▶ WHAT THE TASK REQUIRES
Copy out each line of the data below in which "parameter" appears.

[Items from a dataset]
▬▬▬▬▬▬▬▬▬▬

File: config.mk
export PLATFORM = sky130hd
export DESIGN_NAME = gspwm_driver
export DESIGN_NICKNAME = d
export VERILOG_FILES = /design/src/rtl/gspwm_pkg.sv /design/src/rtl/gspwm_edge.sv /design/src/rtl/gspwm_shift.sv /design/src/rtl/gspwm_latch.sv /design/src/rtl/gspwm_pwm.sv /design/src/rtl/gspwm_driver.sv
export SDC_FILE = /design/constraint.sdc
export NUM_CORES = 2
export LEC_CHECK = 0
export ABC_AREA = 1
export BUFFER_PORTS_ARGS = -buffer_cell sky130_fd_sc_hd__buf_2
export CAP_MARGIN = 40
export CORE_MARGIN = 1
export CORE_UTILIZATION = 45
export DETAILED_ROUTE_END_ITERATION = 8
export PLACE_DENSITY = 0.64
export SYNTH_ARGS = -nofsm -noshare
export SYNTH_HDL_FRONTEND = slang
export SYNTH_SLANG_ARGS = --single-unit
File: constraint.sdc
create_clock -name clk -period 2.4 [get_ports clk]
set_clock_uncertainty 0.15 [all_clocks]
set_input_delay 0.48 -clock clk [delete_from_list [all_inputs] [get_ports clk]]
set_output_delay 0.48 -clock clk [all_outputs]
set_load 0.01 [all_outputs]
File: src/rtl/gspwm_pkg.sv
package gspwm_pkg;

    // Positions of the sampled strobe-like inputs inside the edge bundle
    typedef struct packed {
        logic ser;
        logic strobe;
        logic gs;
    } edge_bundle_t;

    localparam int EDGE_W = $bits(edge_bundle_t);

    // Maximum count for a counter of the given width
    function automatic int unsigned count_top(input int unsigned bits);
        return (32'd1 << bits) - 32'd1;
    endfunction

endpackage

File: src/rtl/gspwm_edge.sv
module gspwm_edge #(
    parameter int N = 3
) (
    input  logic         clk,
    input  logic         rst,
    input  logic [N-1:0] sig_i,
    output logic [N-1:0] rise_o
);
    logic [N-1:0] prev_q;

    always_ff @(posedge clk) begin
        if (rst) prev_q <= '0;
        else     prev_q <= sig_i;
    end

    assign rise_o = sig_i & ~prev_q;

endmodule

File: src/rtl/gspwm_shift.sv
module gspwm_shift #(
    parameter int W = 256
) (
    input  logic         clk,
    input  logic         rst,
    input  logic         shift_i,
    input  logic         din_i,
    output logic [W-1:0] sr_o,
    output logic         sout_o
);
    logic [W-1:0] sr_q;

    always_ff @(posedge clk) begin
        if (rst)          sr_q <= '0;
        else if (shift_i) sr_q <= {sr_q[W-2:0], din_i};
    end

    assign sr_o   = sr_q;
    assign sout_o = sr_q[W-1];

    assert_shift_in_R1: assert property (@(posedge clk) disable iff (rst)
        shift_i |=> (sr_q[0] == $past(din_i)) && (sr_q[W-1:1] == $past(sr_q[W-2:0])));

    assert_hold_R4: assert property (@(posedge clk) disable iff (rst)
        !shift_i |=> $stable(sr_q));

endmodule

File: src/rtl/gspwm_latch.sv
module gspwm_latch #(
    parameter int W = 256
) (
    input  logic         clk,
    input  logic         rst,
    input  logic         cap1_i,
    input  logic         load2_i,
    input  logic [W-1:0] d_i,
    output logic [W-1:0] l2_o
);
    logic [W-1:0] l1_q;
    logic [W-1:0] l2_q;

    always_ff @(posedge clk) begin
        if (rst) begin
            l1_q <= '0;
            l2_q <= '0;
        end else begin
            if (cap1_i)  l1_q <= d_i;
            if (load2_i) l2_q <= l1_q;
        end
    end

    assign l2_o = l2_q;

    assert_capture_R3: assert property (@(posedge clk) disable iff (rst)
        cap1_i |=> l1_q == $past(d_i));

    assert_transfer_R5: assert property (@(posedge clk) disable iff (rst)
        load2_i |=> l2_q == $past(l1_q));

    assert_second_hold_R8: assert property (@(posedge clk) disable iff (rst)
        !load2_i |=> $stable(l2_q));

endmodule

File: src/rtl/gspwm_pwm.sv
module gspwm_pwm
    import gspwm_pkg::*;
#(
    parameter int NUM_CH  = 16,
    parameter int GS_BITS = 16
) (
    input  logic                      clk,
    input  logic                      rst,
    input  logic                      blank_i,
    input  logic                      auto_i,
    input  logic                      tick_i,
    input  logic [NUM_CH*GS_BITS-1:0] data_i,
    output logic [NUM_CH-1:0]         chan_on_o,
    output logic                      wrap_o
);
    localparam logic [GS_BITS-1:0] CNT_MAX = GS_BITS'(count_top(GS_BITS));

    logic [GS_BITS-1:0] cnt_q;
    logic               at_end;

    assign at_end = (cnt_q == CNT_MAX);
    assign wrap_o = tick_i & ~blank_i & at_end & auto_i;

    always_ff @(posedge clk) begin
        if (rst || blank_i) begin
            cnt_q <= '0;
        end else if (tick_i) begin
            if (!at_end)     cnt_q <= cnt_q + 1'b1;
            else if (auto_i) cnt_q <= '0;
        end
    end

    for (genvar c = 0; c < NUM_CH; c++) begin : g_ch
        assign chan_on_o[c] = ~blank_i & (cnt_q < data_i[c*GS_BITS +: GS_BITS]);
    end

    assert_blank_clear_R6: assert property (@(posedge clk) disable iff (rst)
        blank_i |=> cnt_q == '0);

    assert_step_R7: assert property (@(posedge clk) disable iff (rst)
        (tick_i && !blank_i && !at_end) |=> cnt_q == GS_BITS'($past(cnt_q) + 1'b1));

    assert_idle_R7: assert property (@(posedge clk) disable iff (rst)
        (!tick_i && !blank_i) |=> $stable(cnt_q));

    assert_wrap_R8: assert property (@(posedge clk) disable iff (rst)
        wrap_o |=> cnt_q == '0);

    assert_stop_R9: assert property (@(posedge clk) disable iff (rst)
        (tick_i && !blank_i && !auto_i && at_end) |=> cnt_q == CNT_MAX);

endmodule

▬▬▬▬▬▬▬▬▬▬

▶ ANSWER SPACE
    parameter int N = 3
    parameter int W = 256
    parameter int W = 256
    parameter int NUM_CH  = 16,
    parameter int GS_BITS = 16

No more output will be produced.